Paul M. Jones

Don't listen to the crowd, they say "jump."

Yawp 1.2.0 Released

Yawp is "yet another web programming" foundation for PHP4 (it works in PHP5, too, but is not E_STRICT compliant). It composes a number of PEAR classes into a single encapsulating class so that you can concentrate on writing business logic, not instantiating your support objects. Yawp is a single PHP file, and uses a single .ini file for its configuration.

Among other things, Yawp lets you define "hook" scripts to execute at certain times. For example, a "start" hook runs every time you call Yawp::start(), a "stop" hook executes every time you call Yawp::stop(), and so on.

One of the issues with a "start" hook is that it runs only after the internal Yawp objects have been instantiated (DB, Auth, Log, etc). Sometimes, however, a developer will want to run scripts **before** the objects are created, perhaps in order to replace the standard Yawp objects with objects of his own. That kind of functionality was not available in Yawp 1.x and earlier without a lot of extra work.

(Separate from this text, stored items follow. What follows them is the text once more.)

===== src/rtl/vgacon_pkg.sv =====
// Shared constants, state encoding and helpers for the VGA text console controller.
// The optional vblank write gating is selected with VGACON_VBLANK_WRITE_EN in vgacon_tty_ctrl.
package vgacon_pkg;

    localparam int NUM_ROWS  = 3;
    localparam int NUM_COLS  = 10;
    localparam int NUM_CHARS = NUM_ROWS * NUM_COLS;

    localparam logic [6:0] CHAR_SPACE = 7'h20;
    localparam logic [6:0] CR         = 7'h0D;
    localparam logic [6:0] LF         = 7'h0A;
    localparam logic [6:0] BS         = 7'h08;
    localparam logic [6:0] FF         = 7'h0C;

    typedef enum logic [2:0] {
        IDLE,
        WRITE,
        SCROLL_COPY,
        SCROLL_FILL,
        CLEAR
    } state_t;

    function automatic logic is_printable(input logic [6:0] code);
        return (code >= 7'h20) && (code <= 7'h7E);
    endfunction

endpackage


===== src/rtl/vgacon_cursor.sv =====
// Cursor position registers for the text console: advance with wrap, CR, LF, BS and home.
// Wrap/overflow flags let the controller decide when a scroll is needed.
module vgacon_cursor
    import vgacon_pkg::*;
#(
    parameter int ROWS = NUM_ROWS,
    parameter int COLS = NUM_COLS
) (
    input  logic       clk,
    input  logic       rst,
    input  logic       home,
    input  logic       advance,
    input  logic       cr,
    input  logic       lf,
    input  logic       bs,
    output logic [1:0] row,
    output logic [3:0] col,
    output logic       at_last_col,
    output logic       at_last_row
);

    assign at_last_col = (col == 4'(COLS - 1));
    assign at_last_row = (row == 2'(ROWS - 1));

    // On the last row the row index saturates; the controller scrolls the text instead.
    always_ff @(posedge clk) begin
        if (rst || home) begin
            row <= '0;
            col <= '0;
        end else if (advance) begin
            if (at_last_col) begin
                col <= '0;
                if (!at_last_row)
                    row <= row + 2'd1;
            end else begin
                col <= col + 4'd1;
            end
        end else if (cr) begin
            col <= '0;
        end else if (lf) begin
            if (!at_last_row)
                row <= row + 2'd1;
        end else if (bs) begin
            if (col != '0)
                col <= col - 4'd1;
        end
    end

endmodule


===== src/rtl/vgacon_tty_ctrl.sv =====
// Teletype-style controller that writes characters into a VGA text buffer, with scroll and clear.
// Define VGACON_VBLANK_WRITE_EN to restrict buffer writes to the vblank window.
module vgacon_tty_ctrl #(
    parameter int NUM_ROWS = 3,
    parameter int NUM_COLS = 10,
    parameter int COLOR_W  = 2
) (
    input  logic               clk,
    input  logic               rst,
    input  logic               in_valid,
    output logic               in_ready,
    input  logic [6:0]         in_char,
    input  logic [COLOR_W-1:0] in_color,
    input  logic               vblank,
    output logic               buf_we,
    output logic [4:0]         buf_addr,
    output logic [COLOR_W+6:0] buf_wdata,
    output logic [4:0]         buf_raddr,
    input  logic [COLOR_W+6:0] buf_rdata,
    output logic [1:0]         cursor_row,
    output logic [3:0]         cursor_col,
    output logic               busy,
    output logic               scroll_irq
);
    import vgacon_pkg::*;

    localparam int CELLS = NUM_ROWS * NUM_COLS;
    localparam logic [4:0] LAST_CELL = 5'(CELLS - 1);
    localparam logic [4:0] LAST_COPY = 5'(CELLS - NUM_COLS - 1);

    state_t             state, next_state;
    logic [4:0]         idx;
    logic [6:0]         char_q;
    logic [COLOR_W-1:0] color_q;
    logic               gate;
    logic               cur_home, cur_adv, cur_cr, cur_lf, cur_bs;
    logic               at_last_col, at_last_row;

`ifdef VGACON_VBLANK_WRITE_EN
    assign gate = vblank;
`else
    logic unused_vblank;
    assign unused_vblank = vblank;
    assign gate          = 1'b1;
`endif

    vgacon_cursor #(
        .ROWS (NUM_ROWS),
        .COLS (NUM_COLS)
    ) u_cursor (
        .clk         (clk),
        .rst         (rst),
        .home        (cur_home),
        .advance     (cur_adv),
        .cr          (cur_cr),
        .lf          (cur_lf),
        .bs          (cur_bs),
        .row         (cursor_row),
        .col         (cursor_col),
        .at_last_col (at_last_col),
        .at_last_row (at_last_row)
    );

    always_ff @(posedge clk) begin
        if (rst)
            state <= IDLE;
        else
            state <= next_state;
    end

    // The cell index runs straight from the copy range into the fill range.
    always_ff @(posedge clk) begin
        if (rst) begin
            idx <= '0;
        end else if (state == SCROLL_COPY || state == SCROLL_FILL || state == CLEAR) begin
            if (gate)
                idx <= (idx == LAST_CELL) ? 5'd0 : idx + 5'd1;
        end else begin
            idx <= '0;
        end
    end

    always_ff @(posedge clk) begin
        if (rst) begin
            char_q     <= '0;
            color_q    <= '0;
            scroll_irq <= 1'b0;
        end else begin
            if (in_valid && in_ready) begin
                char_q  <= in_char;
                color_q <= in_color;
            end
            scroll_irq <= (state == SCROLL_FILL) && gate && (idx == LAST_CELL);
        end
    end

    // Control codes act on the cursor in the handshake cycle itself.
    always_comb begin
        next_state = state;
        cur_home   = 1'b0;
        cur_adv    = 1'b0;
        cur_cr     = 1'b0;
        cur_lf     = 1'b0;
        cur_bs     = 1'b0;
        case (state)
            IDLE: begin
                if (in_valid) begin
                    if (is_printable(in_char)) begin
                        next_state = WRITE;
                    end else begin
                        case (in_char)
                            CR: cur_cr = 1'b1;
                            LF: begin
                                cur_lf = 1'b1;
                                if (at_last_row)
                                    next_state = SCROLL_COPY;
                            end
                            BS: cur_bs = 1'b1;
                            FF: begin
                                cur_home   = 1'b1;
                                next_state = CLEAR;
                            end
                            default: ;
                        endcase
                    end
                end
            end
            WRITE: begin
                if (gate) begin
                    cur_adv    = 1'b1;
                    next_state = (at_last_col && at_last_row) ? SCROLL_COPY : IDLE;
                end
            end
            SCROLL_COPY: if (gate && idx == LAST_COPY) next_state = SCROLL_FILL;
            SCROLL_FILL: if (gate && idx == LAST_CELL) next_state = IDLE;
            CLEAR:       if (gate && idx == LAST_CELL) next_state = IDLE;
            default:     next_state = IDLE;
        endcase
    end

    always_comb begin
        in_ready  = (state == IDLE);
        busy      = (state != IDLE);
        buf_we    = 1'b0;
        buf_addr  = '0;
        buf_wdata = '0;
        buf_raddr = '0;
        case (state)
            WRITE: begin
                buf_we    = gate;
                buf_addr  = 5'(cursor_row) * 5'(NUM_COLS) + 5'(cursor_col);
                buf_wdata = {color_q, char_q};
            end
            SCROLL_COPY: begin
                buf_we    = gate;
                buf_addr  = idx;
                buf_raddr = idx + 5'(NUM_COLS);
                buf_wdata = buf_rdata;
            end
            SCROLL_FILL, CLEAR: begin
                buf_we    = gate;
                buf_addr  = idx;
                buf_wdata = {{COLOR_W{1'b0}}, CHAR_SPACE};
            end
            default: ;
        endcase
    end

endmodule


===== config.mk =====
export PLATFORM = sky130hd
export DESIGN_NAME = vgacon_tty_ctrl
export DESIGN_NICKNAME = d
export VERILOG_FILES = /design/src/rtl/vgacon_pkg.sv /design/src/rtl/vgacon_cursor.sv /design/src/rtl/vgacon_tty_ctrl.sv
export SDC_FILE = /design/constraint.sdc
export NUM_CORES = 1
export LEC_CHECK = 0
export CAP_MARGIN = 20
export CORE_ASPECT_RATIO = 0.75
export CORE_UTILIZATION = 40
export CTS_BUF_LIST = sky130_fd_sc_hd__clkbuf_16
export DETAILED_ROUTE_END_ITERATION = 10
export PLACE_DENSITY = 0.73
export SKIP_CTS_REPAIR_TIMING = 1
export SLEW_MARGIN = 20
export SYNTH_ARGS = -nofsm -noshare
export SYNTH_HDL_FRONTEND = slang
export SYNTH_HIERARCHICAL = 1
export SYNTH_SLANG_ARGS = --single-unit

===== constraint.sdc =====
create_clock -name clk -period 5.8 [get_ports clk]
set_clock_uncertainty 0.05 [all_clocks]
set_input_delay 1.74 -clock clk [delete_from_list [all_inputs] [get_ports clk]]
set_output_delay 1.74 -clock clk [all_outputs]
set_load 0.02 [all_outputs]

# Word-level counts from Yosys, hierarchy flattened
# Index checks and enable logic that the tools add are counted.
# totals
input_bits	22
romBits	0
register_bits	24
word_cells	97
latchBits	0
mem_count	0
ram_bits	0
# classes
order_cmp	2
addsub	6
n_div	0
n_eq_ne	20
mul	1
n_reduce_logical	20
shifts	0
muxes	40
n_bitwise	1
# op_table
operator	n
$eq 7x4->1 const B	4
$pmux 9 s3	1
$mux 4	6
$mux 1	18
$mux 3	5
$mux 2	6
$pmux 3 s4	1
$eq 5x5->1 const B	2
$pmux 5 s2	1
$reduce_bool 3->1	3
$ge 7x6->1 const B	1
$le 7x7->1 const B	1
$eq 3x2->1 const B	2
$ne 2x1->1 const B	3
$pmux 3 s2	1
$reduce_and 3->1	2
$reduce_or 3->1	2
$add 5x1->5 const B	1
$add 5x4->5	1
$add 5x4->5 const B	1
$mux 5	1
$reduce_and 5->1	1
$add 4x1->4 const B	1
$eq 4x4->1 const B	1
other kinds (18)	24

# Longest topological paths before layout
# depth
ltp_word	9
ltp_mapped	10

# By module
# The synthesis kept the hierarchy.
# modules_own_cells
mod	seq_area_each_um2	area_each_um2	n_inst	cells_per_inst
vgacon_tty_ctrl	360.3	1346.3	1	169
vgacon_cursor	120.1	496.7	1	59

# Worst setup path before layout
# OpenSTA, ideal clock, no wires.
# synth_timing
path_type	input to output
from	input buf_rdata[5]
to	output buf_wdata[5]
path_stages	2
n_path_buf	0
t_required_ns	4.010
slack_ns	1.731
arrival_ns	2.279
path_cell_list	a21oi_1 o21ai_0
# synth_between
elab_chain_cells	1
# synth_lines
item	line_no	source
start: declaration	vgacon_tty_ctrl.sv:19	input logic [COLOR_W+6:0] buf_rdata,
$pmux 9 s3	vgacon_tty_ctrl.sv:148	case (state)
end: declaration	vgacon_tty_ctrl.sv:17	output logic [COLOR_W+6:0] buf_wdata,
# Every way passes these cells.

# Worst setup path after layout
# Same ends and word-level chain as after synthesis.

==> flow_summary.yaml <==
synthesis:
  yosys_warnings: 6
  synth_area_leaders: "dfxtp_1, ha_1, nand2_1, nor2_1, a21oi_1"
  ys_ff_latch: 24
  netlist_top_cells_count: "nand2_1, dfxtp_1, nor2_1"
  synth_top_area_cell: "dfxtp_1"
  syn_inst: 228
  syn_area_mm2: 0.00184
  synth_edf_count: 0
  ys.flop_type: "dfxtp_1"
  synthArstFlopShare_pct: 0
  seq_area_frac_synth_pct: 26.1
  syn-mean-instance-area_um2: 8.08
  yosys.area.top_type_share_pct: 26.1
  synth.most_common_cell: "nand2_1"
  ys_types: 60
  mappedNetlistNets: 262
placed_design:
  place_congestion: 0.841
  dp_hpwl_mm: 3.19
  portBuffers: 49
  place_ws_ns: 0.957
critical_path:
  r2r_slack_ns: 2.72
  critPathKind: "input port to primary output"
  cp.required_ns: 4.01
  cp_max_fo: 1
  cp.arrival_ns: 3.04
  end_kind: "primary output"
  critPathLaunchType: "input port"
floorplan:
  coreArea_mm2: 0.00423
  die_h_um: 60.8
  die_w_um: 80.4
  initial_core_util_pct: 43.6
  io_pins: 51
  die_area_mm2: 0.00489
  core.rowCount: 20
grt:
  antenna_found_initial: 0
  met1_usage_pct: 27.1
  grtUsageMet2_pct: 27.0
  use_met3_pct: 3.61
  grt_pass1_vias: 1473
  globalRouteOverflowTotal: 0
  busiest_layer: "met1"
  grtUsageTotal_pct: 18.3
  grt_pass1_wl_mm: 6.98
  grt_max_degree: 19
sta:
  finalSetupTns_ns: 0
  rsz0062_at_grt: "no"
  hold_viol: 0
  relSlewSlack_pct: 45.9
  period_minus_slack_ns: 4.83
  maxSlewViolCount: 0
  clock.fmax_ghz: 0.207
  tightest_slew_ns: 0.808
  setup_violations: 0
  fin_ws_ns: 0.968
  period_share_pct: 83.3
detailed_routing:
  drc: 0
  ant_nets: 0
  vias: 1758
  finalWirelength_mm: 4.39
  avgViaCountPerCell: 5.44
  detail_route.first_pass.iterations: 4
  routedWlPerCell_um: 13.6
  drt_iter0_markers: 77
clocking:
  cts-root-buf: "clkbuf_16"
  clock_latency_ns: 0.26
  cts.sinks: 24
  cts_made_buffers: 3
  cts_tree: "yes"
  path_clk_slew_ns: 0.06
  htreeDepth: 1
  cts_buffer_depth: 2
cells_and_area:
  antenna_cells: 0
  multi_input_comb_area_mm2: 0.00126
  ff_latch_area_um2: 480
  final_layout_size_suffix_gt1_share_pct: 8.58
  nNetsFinal: 303
  area_delta_synth_final_pct: 32.8
  n_fill_cell: 398
power:
  p_seq_share_pct: 31.1
  p_int_uw: 455
  p_clk_share_pct: 28.6
  cellPowerDensity_mw_per_mm2: 289
  power_frac_comb_pct: 40.3
  p_sw_uw: 253
  swShare_pct: 35.7
  total_power_uw: 707
  leakage_uw: 0.000939
  ir_drop_mv: 0.159
outcome:
  status: "complete, no violations"
run:
  maxCapViolCount: 0
min_path:
  worst_hold_path_type: "register to register"
## path summary, 6_finish.rpt
check	depth (start not counted)	endpoint	start
min reg2reg	2	char_q[4]	char_q[4]
max reg2reg	8	u_cursor/col[0]	state[1]
min	2	char_q[4]	char_q[4]
max	4	buf_wdata[5]	buf_rdata[5]
## per-layer routing
metal / routed length [µm] / share of wire (%) / vias to the layer above
li1: - / - / 909
met1: 2290 / 52 / 807
met2: 1910 / 44 / 37
met3: 153 / 3.5 / 5
met4: 32 / 0.73 / 0
met5: 0 / 0 / -
## power groups by stage
stage	Combinational, µW	Sequential [µW]	Clock, µW
after floorplan	195	209	0
after global placement	278	224	0
after detailed placement	280	223	0
after CTS	281	220	204
after global routing	311	225	212
final	285	220	202
## cells by family after synthesis
| group | count (synthesis) | synth area share, % |
|---|---|---|
| AND/OR/NAND/NOR | 103 | 31.0 |
| XOR/XNOR | 9 | 4.28 |
| AO/OA/AOI/OAI | 59 | 24.8 |
| buffers and inverters | 21 | 5.30 |
| flip-flops | 24 | 26.1 |
| adder cells (fa/ha/maj) | 12 | 8.55 |
## layout make-up
cell class | count | share of cell area (%)
clock buffers | 3 | 3.07
clock inverters | 1 | 1.23
inverters | 7 | 1.07
multi-input cells | 183 | 51.7
flip-flops and latches | 24 | 19.6
well taps | 55 | 2.81
repair buffers | 50 | 20.5
## flip-flops by register name, summed over array words and instances, names as in the netlist
signal        flops
state             3
idx               5
u_cursor/col      4
char_q            7
color_q           2
scroll_irq        1
u_cursor/row      2
## stage by stage
step | std cells | hold WS, ns | instance area (µm²) | utilization [%]
global route | 323 | 0.440 | 2450 | 57.9
detailed placement | 318 | 0.397 | 2330 | 55.1
global placement | 318 | 0.395 | 2330 | 55.1
floorplan | 228 | 0.387 | 1840 | -
CTS | 322 | 0.406 | 2440 | 57.6
finish | 323 | 0.406 | 2450 | 57.9
## worst max-delay path: stages
cell,delay [ns]
clkdlybuf4s50_1,0.45
a21oi_1,0.06
o21ai_0,0.17
clkdlybuf4s50_1,0.62
## cell usage in the layout, fill, tap and decap left out, types with 2 or more instances in the layout
master,count
nor2_1,24
clkdlybuf4s50_1,49
inv_1,7
a31o_2,2
a22oi_1,4
o221ai_2,2
nor3_2,2
a2111oi_2,2
clkbuf_16,3
a221oi_2,2
and2_1,4
xor2_1,5
ha_1,11
nor2b_1,4
nor3b_1,2
dfxtp_1,24
a21oi_1,16
nor3_1,7
o221ai_1,2
nand4b_1,3
nand3_1,4
o31a_1,2
nand2b_1,2
a22o_1,8
nand3b_1,2
and3b_1,2
xnor2_1,4
nand2_1,32
a21o_1,2
o21ai_0,6
Power figures use the tool's default switching activity.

The guys at Babel.com.au got tired of this, and one of their developers (Justin Randell) sent me a major patch to add a new kind of hook, the "prep" hook, which is now available in the new Yawp 1.2.0 release.

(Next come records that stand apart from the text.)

--- src/rtl/dm_arbiter.sv ---
// Round-robin arbiter that serialises NUM_CORES cores onto one single-port
// data memory. Writes take one grant cycle plus one turnaround cycle.
// Reads take an address cycle, a data cycle, the grant cycle and one
// turnaround cycle. The block also registers the AND of all core_done flags.
`timescale 1ns/1ps

module dm_arbiter #(
  parameter int NUM_CORES = 4,
  parameter int ADDR_W    = 16,
  parameter int DATA_W    = 16
) (
  input  logic                          clk,
  input  logic                          rst,
  input  logic [NUM_CORES-1:0]          req,
  input  logic [NUM_CORES-1:0]          we,
  input  logic [NUM_CORES*ADDR_W-1:0]   addr,
  input  logic [NUM_CORES*DATA_W-1:0]   wdata,
  input  logic [NUM_CORES-1:0]          core_done,
  output logic [NUM_CORES-1:0]          gnt,
  output logic [NUM_CORES-1:0]          rvalid,
  output logic [DATA_W-1:0]             rdata,
  output logic [ADDR_W-1:0]             mem_addr,
  output logic [DATA_W-1:0]             mem_wdata,
  output logic                          mem_we,
  input  logic [DATA_W-1:0]             mem_rdata,
  output logic                          busy,
  output logic                          all_done
);

  localparam int PTR_W = (NUM_CORES > 1) ? $clog2(NUM_CORES) : 1;

  typedef enum logic [2:0] {
    IDLE    = 3'd0,
    WR      = 3'd1,
    RD_ADDR = 3'd2,
    RD_DATA = 3'd3,
    RELEASE = 3'd4
  } state_t;

  state_t               state_q, state_d;
  logic [PTR_W-1:0]     rr_ptr_q, rr_ptr_d;
  logic [PTR_W-1:0]     sel_q, sel_d;
  logic [NUM_CORES-1:0] gnt_d, rvalid_d;
  logic [DATA_W-1:0]    rdata_d, mem_wdata_d;
  logic [ADDR_W-1:0]    mem_addr_d;
  logic                 mem_we_d;

  logic [PTR_W-1:0]     win_idx;
  logic                 win_found;

  logic [ADDR_W-1:0]    addr_arr  [NUM_CORES];
  logic [DATA_W-1:0]    wdata_arr [NUM_CORES];

  // Unpack the flat per-core buses so that the winner can be indexed directly.
  for (genvar i = 0; i < NUM_CORES; i++) begin : g_unpack
    assign addr_arr[i]  = addr[i*ADDR_W +: ADDR_W];
    assign wdata_arr[i] = wdata[i*DATA_W +: DATA_W];
  end

  // Busy is the only combinational output. It is low only in IDLE.
  assign busy = (state_q != IDLE);

  // Round-robin pick: the first requester at or after rr_ptr, with wrap-around.
  always_comb begin : p_pick
    logic [PTR_W:0] cand;
    cand      = '0;
    win_found = 1'b0;
    win_idx   = '0;
    for (int k = 0; k < NUM_CORES; k++) begin
      cand = {1'b0, rr_ptr_q} + (PTR_W+1)'(k);
      if (cand >= (PTR_W+1)'(NUM_CORES)) begin
        cand = cand - (PTR_W+1)'(NUM_CORES);
      end
      if (!win_found && req[cand[PTR_W-1:0]]) begin
        win_found = 1'b1;
        win_idx   = cand[PTR_W-1:0];
      end
    end
  end

  // Next-state logic and next values of every registered output.
  always_comb begin
    // NOTE: every signal driven here gets a default first, so no path leaves one unassigned and no latch is inferred.
    state_d     = state_q;
    rr_ptr_d    = rr_ptr_q;
    sel_d       = sel_q;
    gnt_d       = '0;
    rvalid_d    = '0;
    rdata_d     = rdata;
    mem_addr_d  = mem_addr;
    mem_wdata_d = mem_wdata;
    mem_we_d    = 1'b0;

    unique case (state_q)
      IDLE: begin
        if (win_found) begin
          sel_d       = win_idx;
          mem_addr_d  = addr_arr[win_idx];
          mem_wdata_d = wdata_arr[win_idx];
          rr_ptr_d    = (win_idx == PTR_W'(NUM_CORES-1)) ? '0 : win_idx + PTR_W'(1);
          if (we[win_idx]) begin
            mem_we_d       = 1'b1;
            gnt_d[win_idx] = 1'b1;
            state_d        = WR;
          end else begin
            state_d = RD_ADDR;
          end
        end
      end
      // The memory commits the write on the edge that leaves WR.
      WR:      state_d = IDLE;
      // The memory captures the held address here. Its data appears next cycle.
      RD_ADDR: state_d = RD_DATA;
      RD_DATA: begin
        rdata_d         = mem_rdata;
        gnt_d[sel_q]    = 1'b1;
        rvalid_d[sel_q] = 1'b1;
        state_d         = RELEASE;
      end
      // The grant cycle ends here. Requests are not sampled so the core can
      // drop or renew req.
      RELEASE: state_d = IDLE;
      default: state_d = IDLE;
    endcase
  end

  // Register the FSM state, the round-robin pointer and all registered outputs.
  always_ff @(posedge clk) begin
    // NOTE: sequential state uses non-blocking assignments only. Reset is synchronous, so it is the first branch inside the clocked block.
    if (rst) begin
      state_q   <= IDLE;
      rr_ptr_q  <= '0;
      sel_q     <= '0;
      gnt       <= '0;
      rvalid    <= '0;
      rdata     <= '0;
      mem_addr  <= '0;
      mem_wdata <= '0;
      mem_we    <= 1'b0;
    end else begin
      state_q   <= state_d;
      rr_ptr_q  <= rr_ptr_d;
      sel_q     <= sel_d;
      gnt       <= gnt_d;
      rvalid    <= rvalid_d;
      rdata     <= rdata_d;
      mem_addr  <= mem_addr_d;
      mem_wdata <= mem_wdata_d;
      mem_we    <= mem_we_d;
    end
  end

  // all_done follows the cores' end_process flags one cycle later. It does not
  // depend on the arbitration state.
  always_ff @(posedge clk) begin
    if (rst) all_done <= 1'b0;
    else     all_done <= &core_done;
  end

endmodule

"Prep" hooks run almost immediately in the Yawp::start() process: right after the configuration file text is loaded, and before the first internal Yawp object is created. Thereafter, each internal Yawp object creation routine checks to see if it has already been created by a prep hook, and skips creation if so. This allows a great deal of control over the Yawp internal objects. (One note of caution: if you override a default object like Auth, make sure your overriding API matches the API expected by the Yawp static convenience methods, otherwise those convenience methods will break.)

In other news, the Yawp::getObject() method had a bug in it where, if a requested object did not exist, there was no return statement. This bug was not an issue in PHP 4.3.x and earlier, but in PHP 4.4.x (when the internals of the engine were changed somewhat) that behavior causes an error stating "only variables may be returned by reference." The fix was simple: if the object doesn't exist, return null (instead of having no return statement at all).


Solar 0.8.0 Released

(UPDATE: Fixed the broken link to Solar. Thanks, Justin Patrin.)

After *entirely* too long, I've packaged and released Solar version 0.8.0 (devel). I had wanted to release it two weeks ago, but other events demanded priority.

There are lots of changes, so be sure to read the change notes before upgrading. One thing to pay attention to in particular is that I've updated the bundled Savant3 installation to beta 2, and updated the Savant3_Plugin_Form installation to 0.2.1 (dev). You can read the various Savant3 change notes at the Savant site.

You'll find the 0.8.0 release notes for Solar below; be warned, it's quite long.

* WARNING: This is a public development release, and is not yet stable.

* Translations: Jean-Eric Laurent has contributed fr_FR locale files for
all existing classes.  Thanks, JEL!  :-)

* Documentation: added HelloWorld app to the docs/ folder per note from
James Kilbride

* Solar:

    * The environment() setup now uses an improved routine to unset
    variables set from global sources when register_globals is on (per
    Stefan Esser and Richard Heyes)

    * The environment() setup no longer unsets $_REQUEST (although you
    still shouldn't use it if you can reasonably avoid it).

* Solar_Base:

    * If a 'locale' config key is not set, auto-generate one based on
    the class name. For example, 'Solar_Example_Class' maps to
    'Solar/Example/Class/Locale/'.

* Solar_Form:

    * Made addValidate() and addFilter() public.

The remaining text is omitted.